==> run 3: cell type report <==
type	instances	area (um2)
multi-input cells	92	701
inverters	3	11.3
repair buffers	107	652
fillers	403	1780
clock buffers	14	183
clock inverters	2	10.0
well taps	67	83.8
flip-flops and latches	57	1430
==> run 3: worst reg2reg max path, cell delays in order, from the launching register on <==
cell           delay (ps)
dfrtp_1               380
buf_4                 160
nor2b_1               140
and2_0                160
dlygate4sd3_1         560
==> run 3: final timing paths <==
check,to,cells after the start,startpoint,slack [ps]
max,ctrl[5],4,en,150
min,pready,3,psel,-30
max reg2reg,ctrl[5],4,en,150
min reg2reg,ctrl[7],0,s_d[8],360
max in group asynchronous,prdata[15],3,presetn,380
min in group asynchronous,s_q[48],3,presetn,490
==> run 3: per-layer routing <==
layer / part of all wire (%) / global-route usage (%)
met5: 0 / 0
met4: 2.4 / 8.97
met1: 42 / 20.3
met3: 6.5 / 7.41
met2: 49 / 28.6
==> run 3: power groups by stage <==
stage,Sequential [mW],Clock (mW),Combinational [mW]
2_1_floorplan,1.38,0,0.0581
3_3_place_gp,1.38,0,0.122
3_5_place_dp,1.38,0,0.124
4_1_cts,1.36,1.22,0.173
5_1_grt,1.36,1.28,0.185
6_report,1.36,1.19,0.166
$ cat src/hw/ptb_consts.svh
// Constants for the motor-control time base: field positions, reset values and encodings.
`ifndef PTB_CONSTS_SVH
`define PTB_CONSTS_SVH
// ****************************************************************
// Field positions of the first control byte.
// ****************************************************************
`define PTB_POST_MSB      7
`define PTB_POST_LSB      4
`define PTB_PRE_MSB       3
`define PTB_PRE_LSB       2
`define PTB_MODE_MSB      1
`define PTB_MODE_LSB      0
// ****************************************************************
// Field positions of the second control byte.
// ****************************************************************
`define PTB_ON_BIT        7
`define PTB_DIR_BIT       6
// ****************************************************************
// Reset values and widths.
// ****************************************************************
`define PTB_CTRL_RST      8'h00
`define PTB_CNT_W         12
`define PTB_CNT_RST       12'h000
`define PTB_PER_RST       12'h000
`define PTB_HI_NIB_W      4
`define PTB_PRE_W         6
`define PTB_PRE_RST       6'h00
`define PTB_POST_RST      4'h0
// ****************************************************************
// Instruction clock is the oscillator divided by four.
// ****************************************************************
`define PTB_INSTR_DIV     2'h3
// ****************************************************************
// Terminal counts of the prescale counter per ratio.
// ****************************************************************
`define PTB_PRE1_TOP      6'h00
`define PTB_PRE4_TOP      6'h03
`define PTB_PRE16_TOP     6'h0F
`define PTB_PRE64_TOP     6'h3F
`endif

$ cat src/hw/ptb_pkg.sv
// Types shared by the motor-control time base.
package ptb_pkg;
  typedef enum logic [1:0] {
    PTB_FREE   = 2'h0,
    PTB_SINGLE = 2'h1,
    PTB_UPDN   = 2'h2,
    PTB_UPDN2  = 2'h3
  } ptb_mode_t;
  typedef enum logic [1:0] {
    PTB_PRE1  = 2'h0,
    PTB_PRE4  = 2'h1,
    PTB_PRE16 = 2'h2,
    PTB_PRE64 = 2'h3
  } ptb_pre_t;
endpackage : ptb_pkg
==> src/rtl/gpi_pin_irq.sv <==
`timescale 1ns/10ps
module gpi_pin_irq (
  // Clock and reset
  input wire logic clk,
  input wire logic resetn,
  // Shared controls
  input wire logic db_tick,
  input wire logic ls_sync,
  // Pin sample, configuration and clear
  input wire logic pin_sync,
  input wire gpi_pkg::gpi_cfg_s cfg,
  input wire logic clear,
  // Raw interrupt of this pin
  output logic raw
);
  import gpi_pkg::*;

  logic db_a_q, db_q, prev_q, edge_q, lvl_q;
  logic edge_d, lvl_d;
  wire src = cfg.db_en ? db_q : pin_sync;
  wire lvl_src = ls_sync ? prev_q : src; // Extra pclk stage when asked
  wire listening = cfg.en & (cfg.dir == DIR_INPUT);
  wire rise = src & ~prev_q;
  wire fall = ~src & prev_q;
  wire edge_hit = listening & (cfg.edge_sel == TYPE_EDGE) &
                  ((cfg.pol == POL_HIGH) ? rise : fall);

  // Debouncer: a value is taken only when two ticks agree
  always_ff @(posedge clk or negedge resetn) begin
    if (!resetn) begin
      db_a_q <= RST_BIT;
      db_q <= RST_BIT;
    end else if (db_tick) begin
      db_a_q <= pin_sync;
      if (pin_sync == db_a_q) db_q <= pin_sync;
    end
  end

  // Set wins over clear so an edge in the clear cycle survives
  always_comb begin
    edge_d = edge_q;
    if (edge_hit) edge_d = 1'b1;
    else if (clear | ~cfg.en | (cfg.edge_sel == TYPE_LEVEL))
      edge_d = 1'b0;
  end

  // Level state is frozen while the pin is an output
  assign lvl_d = cfg.en & (cfg.edge_sel == TYPE_LEVEL) &
                 ((cfg.dir == DIR_OUTPUT) ? lvl_q :
                  (lvl_src == cfg.pol));

  always_ff @(posedge clk or negedge resetn) begin
    if (!resetn) begin
      prev_q <= RST_BIT;
      edge_q <= RST_BIT;
      lvl_q <= RST_BIT;
    end else begin
      prev_q <= src;
      edge_q <= edge_d;
      lvl_q <= lvl_d;
    end
  end

  assign raw = edge_q | lvl_q;
endmodule // gpi_pin_irq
────────────────────────────────────────
*EXERCISE INSTRUCTIONS*. Present each line from the listing that holds the string "cells".

*RESULT FOR THIS TASK*.
multi-input cells	92	701
check,to,cells after the start,startpoint,slack [ps]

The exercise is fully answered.